Perhaps I should get to the post, huh?
Remember web cams?
Yeah, me either. So, I totes Googled them and Goggle googles at me: Web Camz wuz picture movies you taked of urself and they get catapulted over the internetz 4 others 2 c!
This phrasing gave me an erection because I thought I was receiving one of those "sexts" that news programs are always going on about. After a few minutes of looking around jerkily, expecting an impending visit from an imposing "hawttie," I collected myself and carried on (with a tear in my eye).
Now that I've filled my quota for stupid humor for a blog post, I will present my "deal." Why are web cams a constantly in and then out again trend? Think about it. How many times have you purchased a web cam/installed a video chat program/fooled around with the tiny little video camera built into our fancy new computer?
I think that some technology is an advance that, if we think about it, we don't really want. It is much like the Nintendo Wii: an entertaining albeit shallow romp through the world of motion-controlled wankery. It is a neat parlor trick, but then we come to our senses and stick with the old tried and true thing in question.

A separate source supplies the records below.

[config.mk]
export PLATFORM = sky130hd
export DESIGN_NAME = operand_entry_sequencer
export DESIGN_NICKNAME = d
export VERILOG_FILES = /design/src/rtl/alu_harness_pkg.sv /design/src/rtl/button_debouncer.sv /design/src/rtl/operand_entry_sequencer.sv
export SDC_FILE = /design/constraint.sdc
export NUM_CORES = 1
export LEC_CHECK = 0
export ABC_AREA = 1
export CORE_UTILIZATION = 50
export CTS_CLUSTER_DIAMETER = 200
export DETAILED_ROUTE_END_ITERATION = 7
export PLACE_DENSITY = 0.72
export SYNTH_ARGS = -nofsm -noshare
export SYNTH_HDL_FRONTEND = slang
export SYNTH_HIERARCHICAL = 1
export SYNTH_SLANG_ARGS = --single-unit
[constraint.sdc]
create_clock -name clock -period 1.8 [get_ports clock]
set_clock_uncertainty 0.2 [all_clocks]
set_input_delay 0.54 -clock clock [delete_from_list [all_inputs] [get_ports clock]]
set_output_delay 0.54 -clock clock [all_outputs]
set_load 0.01 [all_outputs]
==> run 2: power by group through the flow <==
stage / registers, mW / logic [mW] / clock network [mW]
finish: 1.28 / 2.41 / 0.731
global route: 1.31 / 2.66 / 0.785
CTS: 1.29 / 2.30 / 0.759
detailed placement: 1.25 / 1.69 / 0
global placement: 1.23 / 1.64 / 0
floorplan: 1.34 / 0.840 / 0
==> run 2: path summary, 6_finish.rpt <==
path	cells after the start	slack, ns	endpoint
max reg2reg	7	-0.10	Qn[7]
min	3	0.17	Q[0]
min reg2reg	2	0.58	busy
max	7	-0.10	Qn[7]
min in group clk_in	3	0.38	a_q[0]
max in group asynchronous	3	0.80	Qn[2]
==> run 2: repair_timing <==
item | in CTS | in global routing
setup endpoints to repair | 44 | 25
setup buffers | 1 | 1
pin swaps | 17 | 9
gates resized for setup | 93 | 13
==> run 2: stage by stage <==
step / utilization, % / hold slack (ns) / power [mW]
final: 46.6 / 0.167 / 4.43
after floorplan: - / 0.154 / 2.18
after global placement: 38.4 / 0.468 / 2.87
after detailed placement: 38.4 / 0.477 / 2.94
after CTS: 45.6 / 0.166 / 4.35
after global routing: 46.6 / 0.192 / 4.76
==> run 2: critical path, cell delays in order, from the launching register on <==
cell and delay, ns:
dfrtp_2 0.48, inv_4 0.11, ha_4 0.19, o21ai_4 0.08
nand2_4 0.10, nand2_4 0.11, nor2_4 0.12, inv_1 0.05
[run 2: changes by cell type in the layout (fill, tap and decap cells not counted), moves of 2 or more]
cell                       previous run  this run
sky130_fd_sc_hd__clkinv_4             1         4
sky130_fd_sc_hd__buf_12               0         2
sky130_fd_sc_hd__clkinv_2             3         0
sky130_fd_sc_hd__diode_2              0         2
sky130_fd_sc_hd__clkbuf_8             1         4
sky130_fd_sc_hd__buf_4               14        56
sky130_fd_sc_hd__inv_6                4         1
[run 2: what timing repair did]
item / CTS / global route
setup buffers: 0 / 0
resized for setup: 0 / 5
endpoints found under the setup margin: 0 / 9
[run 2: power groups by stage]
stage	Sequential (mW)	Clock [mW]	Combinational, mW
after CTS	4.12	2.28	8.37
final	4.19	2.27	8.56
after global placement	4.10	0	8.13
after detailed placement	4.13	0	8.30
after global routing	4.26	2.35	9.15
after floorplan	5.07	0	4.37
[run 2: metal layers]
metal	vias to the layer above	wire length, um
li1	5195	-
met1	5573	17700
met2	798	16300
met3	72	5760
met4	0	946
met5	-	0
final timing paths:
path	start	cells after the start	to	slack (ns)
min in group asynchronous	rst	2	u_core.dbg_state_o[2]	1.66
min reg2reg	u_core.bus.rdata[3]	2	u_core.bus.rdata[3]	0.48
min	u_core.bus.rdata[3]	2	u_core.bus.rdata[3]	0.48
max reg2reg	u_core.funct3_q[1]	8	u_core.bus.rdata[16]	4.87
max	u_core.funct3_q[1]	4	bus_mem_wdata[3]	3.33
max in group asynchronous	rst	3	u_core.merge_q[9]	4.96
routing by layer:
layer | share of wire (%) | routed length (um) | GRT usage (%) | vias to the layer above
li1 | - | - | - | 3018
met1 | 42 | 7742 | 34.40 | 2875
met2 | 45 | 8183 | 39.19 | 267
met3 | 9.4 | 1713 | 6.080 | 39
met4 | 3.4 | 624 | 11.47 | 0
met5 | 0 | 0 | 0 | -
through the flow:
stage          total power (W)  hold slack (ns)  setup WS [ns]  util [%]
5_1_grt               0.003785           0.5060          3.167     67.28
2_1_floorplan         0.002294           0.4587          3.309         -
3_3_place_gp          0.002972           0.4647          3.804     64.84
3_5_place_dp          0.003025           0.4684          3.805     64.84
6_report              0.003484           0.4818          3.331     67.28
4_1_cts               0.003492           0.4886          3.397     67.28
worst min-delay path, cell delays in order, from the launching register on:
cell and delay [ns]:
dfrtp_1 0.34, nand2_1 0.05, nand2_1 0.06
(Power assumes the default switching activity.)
===== config.mk =====
export PLATFORM = sky130hd
export DESIGN_NAME = fetch_if_stage_flat
export DESIGN_NICKNAME = d
export VERILOG_FILES = /design/src/rtl/fetch_if_stage_pkg.sv /design/src/rtl/fetch_if_stage_if.sv /design/src/rtl/fetch_if_stage_if_id_reg.sv /design/src/rtl/fetch_if_stage.sv /design/src/flat_wrapper.sv
export SDC_FILE = /design/constraint.sdc
export NUM_CORES = 1
export LEC_CHECK = 0
export CORE_MARGIN = 2
export CORE_UTILIZATION = 51
export CTS_BUF_LIST = sky130_fd_sc_hd__clkbuf_4 sky130_fd_sc_hd__clkbuf_8 sky130_fd_sc_hd__clkbuf_16
export DETAILED_ROUTE_END_ITERATION = 8
export GPL_TIMING_DRIVEN = 0
export PLACE_DENSITY = 0.77
export RECOVER_POWER = 50
export REMOVE_ABC_BUFFERS = 1
export SLEW_MARGIN = 20
export SYNTH_ARGS = -nofsm -noshare
export SYNTH_HDL_FRONTEND = slang
export SYNTH_SLANG_ARGS = --single-unit

===== constraint.sdc =====
create_clock -name clk -period 4.94 [get_ports clk]
set_input_delay 0.494 -clock clk [delete_from_list [all_inputs] [get_ports clk]]
set_output_delay 0.494 -clock clk [all_outputs]
set_load 0.01 [all_outputs]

I think that things like convenience and vanity override the technological advancement of web cams and video chat. You can be naked and use a phone, text, im. Well...I guess being naked for web cams is how some people make a very lucrative living, but this post does not concern the adult entertainment industry. I digress. You don't have to worry about how you look when you pick up the phone after being woken up by its early morning ringing. Do we see a trend here? Video chat makes us turn an eye towards ourselves. For some, this may be a complete non-issue but I think each of us has SOME degree of vanity...or, at least, self consciousness. I think it makes people feel stressed out. How many people already hate talking on the phone, thanks, in part, to the popularization of texting? We are already becoming hermits within a form of hermitry (not a word). Why would we then choose to become exhibitionists in a different, but similar vein of communication?
There comes a point where the novelty of space-age wonderment at the prospect of long distance video interaction wears off and we become "over it." Why would you worry about making sure you don't look like a sweaty leper when you can just hit two buttons on a phone and get, roughly, the same level of communication? Convenience overpowers concept.

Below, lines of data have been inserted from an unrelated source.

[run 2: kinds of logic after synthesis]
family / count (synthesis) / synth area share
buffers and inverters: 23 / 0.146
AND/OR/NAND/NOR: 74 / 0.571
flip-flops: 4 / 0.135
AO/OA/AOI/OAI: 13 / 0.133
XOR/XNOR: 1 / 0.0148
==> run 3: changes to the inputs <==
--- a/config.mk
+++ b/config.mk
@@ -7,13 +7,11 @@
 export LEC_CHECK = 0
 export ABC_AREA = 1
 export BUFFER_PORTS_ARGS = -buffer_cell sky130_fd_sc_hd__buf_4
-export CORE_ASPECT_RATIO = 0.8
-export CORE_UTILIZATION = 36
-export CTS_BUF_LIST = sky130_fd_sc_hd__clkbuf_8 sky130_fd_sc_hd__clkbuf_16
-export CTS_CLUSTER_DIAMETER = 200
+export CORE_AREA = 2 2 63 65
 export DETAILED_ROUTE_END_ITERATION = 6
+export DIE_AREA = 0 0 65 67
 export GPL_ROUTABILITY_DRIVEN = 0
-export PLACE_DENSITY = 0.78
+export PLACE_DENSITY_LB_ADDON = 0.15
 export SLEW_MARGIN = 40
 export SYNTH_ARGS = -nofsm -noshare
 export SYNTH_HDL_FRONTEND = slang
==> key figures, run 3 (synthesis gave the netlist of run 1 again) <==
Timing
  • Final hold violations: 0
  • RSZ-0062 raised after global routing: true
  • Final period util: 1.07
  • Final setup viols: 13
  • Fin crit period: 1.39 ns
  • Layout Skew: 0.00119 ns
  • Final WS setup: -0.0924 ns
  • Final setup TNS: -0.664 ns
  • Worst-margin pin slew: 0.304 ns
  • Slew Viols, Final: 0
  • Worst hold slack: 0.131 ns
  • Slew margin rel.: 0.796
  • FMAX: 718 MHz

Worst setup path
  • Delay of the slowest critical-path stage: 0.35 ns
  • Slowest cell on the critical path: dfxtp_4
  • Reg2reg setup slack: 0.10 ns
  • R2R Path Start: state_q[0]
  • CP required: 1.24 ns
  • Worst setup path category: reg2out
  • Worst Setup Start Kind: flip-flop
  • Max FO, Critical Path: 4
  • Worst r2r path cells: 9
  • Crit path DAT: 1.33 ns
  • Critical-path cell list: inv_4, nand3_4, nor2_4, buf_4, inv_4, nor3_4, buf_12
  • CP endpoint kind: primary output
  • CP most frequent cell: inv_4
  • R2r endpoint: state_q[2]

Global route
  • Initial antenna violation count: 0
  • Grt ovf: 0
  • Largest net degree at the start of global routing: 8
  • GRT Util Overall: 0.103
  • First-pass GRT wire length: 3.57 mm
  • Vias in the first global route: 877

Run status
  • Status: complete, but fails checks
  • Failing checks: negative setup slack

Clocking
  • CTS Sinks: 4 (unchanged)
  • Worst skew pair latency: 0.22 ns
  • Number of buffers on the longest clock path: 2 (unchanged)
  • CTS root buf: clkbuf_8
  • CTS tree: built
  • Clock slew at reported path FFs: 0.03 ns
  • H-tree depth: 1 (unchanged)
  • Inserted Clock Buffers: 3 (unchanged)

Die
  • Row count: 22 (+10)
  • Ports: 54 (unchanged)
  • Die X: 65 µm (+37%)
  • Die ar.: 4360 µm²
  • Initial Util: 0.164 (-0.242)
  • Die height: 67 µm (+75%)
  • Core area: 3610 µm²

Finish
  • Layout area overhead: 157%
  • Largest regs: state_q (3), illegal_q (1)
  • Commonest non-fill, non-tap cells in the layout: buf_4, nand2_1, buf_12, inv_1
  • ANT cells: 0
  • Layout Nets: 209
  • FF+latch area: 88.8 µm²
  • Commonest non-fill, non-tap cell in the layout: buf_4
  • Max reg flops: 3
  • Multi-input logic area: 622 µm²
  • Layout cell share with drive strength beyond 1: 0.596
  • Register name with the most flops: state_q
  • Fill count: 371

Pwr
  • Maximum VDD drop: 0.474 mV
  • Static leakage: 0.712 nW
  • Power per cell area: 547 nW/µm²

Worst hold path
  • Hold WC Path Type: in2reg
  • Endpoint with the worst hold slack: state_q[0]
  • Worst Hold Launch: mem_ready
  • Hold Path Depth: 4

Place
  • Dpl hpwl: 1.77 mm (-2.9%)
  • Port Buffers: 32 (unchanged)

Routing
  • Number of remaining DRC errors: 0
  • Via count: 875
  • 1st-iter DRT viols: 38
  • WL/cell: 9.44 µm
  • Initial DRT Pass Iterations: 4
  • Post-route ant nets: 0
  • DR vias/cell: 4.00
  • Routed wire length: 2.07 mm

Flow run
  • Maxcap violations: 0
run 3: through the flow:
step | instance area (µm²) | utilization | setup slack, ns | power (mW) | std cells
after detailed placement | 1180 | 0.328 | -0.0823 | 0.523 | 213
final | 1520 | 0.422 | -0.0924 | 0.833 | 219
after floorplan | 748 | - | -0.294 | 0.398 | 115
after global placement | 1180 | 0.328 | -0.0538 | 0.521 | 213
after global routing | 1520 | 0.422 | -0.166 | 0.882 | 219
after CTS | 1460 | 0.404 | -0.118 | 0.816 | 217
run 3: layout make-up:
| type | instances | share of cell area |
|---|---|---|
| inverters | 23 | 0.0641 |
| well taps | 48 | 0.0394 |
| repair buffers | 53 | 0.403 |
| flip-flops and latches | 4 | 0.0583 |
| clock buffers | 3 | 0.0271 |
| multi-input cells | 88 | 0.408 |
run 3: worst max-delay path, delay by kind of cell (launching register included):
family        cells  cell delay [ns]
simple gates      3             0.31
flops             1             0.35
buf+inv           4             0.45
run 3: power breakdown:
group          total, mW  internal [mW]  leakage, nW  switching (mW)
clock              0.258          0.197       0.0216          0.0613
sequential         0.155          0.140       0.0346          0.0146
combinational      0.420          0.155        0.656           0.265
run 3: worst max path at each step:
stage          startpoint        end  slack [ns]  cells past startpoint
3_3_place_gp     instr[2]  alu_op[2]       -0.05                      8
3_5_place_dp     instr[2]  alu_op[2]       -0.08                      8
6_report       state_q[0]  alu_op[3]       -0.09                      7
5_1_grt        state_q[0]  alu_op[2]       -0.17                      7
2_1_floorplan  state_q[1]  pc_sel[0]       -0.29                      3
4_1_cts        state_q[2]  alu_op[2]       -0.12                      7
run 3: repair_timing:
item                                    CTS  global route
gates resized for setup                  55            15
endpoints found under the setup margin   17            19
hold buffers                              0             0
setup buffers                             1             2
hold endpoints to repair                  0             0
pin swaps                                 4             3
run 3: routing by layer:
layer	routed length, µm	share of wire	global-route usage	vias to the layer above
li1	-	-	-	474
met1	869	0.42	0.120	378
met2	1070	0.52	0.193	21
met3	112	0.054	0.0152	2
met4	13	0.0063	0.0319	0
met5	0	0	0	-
`config.mk`:
```
export PLATFORM = sky130hd
export DESIGN_NAME = paddle_position_filter
export DESIGN_NICKNAME = d
export VERILOG_FILES = /design/src/rtl/ping_pong_pkg.sv /design/src/rtl/pos_channel.sv /design/src/rtl/paddle_position_filter.sv
export SDC_FILE = /design/constraint.sdc
export NUM_CORES = 1
export LEC_CHECK = 0
export CAP_MARGIN = 20
export CORE_MARGIN = 3
export CORE_UTILIZATION = 60
export DETAILED_ROUTE_END_ITERATION = 8
export GPL_TIMING_DRIVEN = 0
export PLACE_DENSITY = 0.79
export SLEW_MARGIN = 25
export SYNTH_ARGS = -nofsm -noshare
export SYNTH_HDL_FRONTEND = slang
export SYNTH_SLANG_ARGS = --single-unit
```
`constraint.sdc`:
```
create_clock -name CLOCK_50MHz -period 5.5 [get_ports CLOCK_50MHz]
set_input_delay 1.375 -clock CLOCK_50MHz [delete_from_list [all_inputs] [get_ports CLOCK_50MHz]]
set_output_delay 1.375 -clock CLOCK_50MHz [all_outputs]
set_load 0.05 [all_outputs]
```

We are tethered with video chat as well. Tethered both physically and morally/behaviorally. We can't feign interest. We can't be staring off into the middle distance, trying to conquer some part of some cheating, cheap-bastard video game, or, L. Ron Hubbard forbid, be using the bathroom. Also, no one but the 10 richest kings in all of Europe can afford a camera bot that follows them around. We peasants must settle for stationary cameras embedded in over priced laptops or bulky plastic third party cameras swaying atop a laptop screen or monitor like some chintzy, obese gargoyle on top a house of cards.
In a way, video chat is a step backwards in technological advancement. We must remain in a designated area. We must have a system to run the a/v suite; it isn't a self contained experience like the cell phone. We need to worry about bullshit like whether each person has drivers up to date, "do we all have a skype account?", Mac vs. PC "compatibility" and all that other nonsense.
Just something to think about when you're running your sexy web cam, subscribers-only dog and pony show. The dog rides the pony. It's cute. What?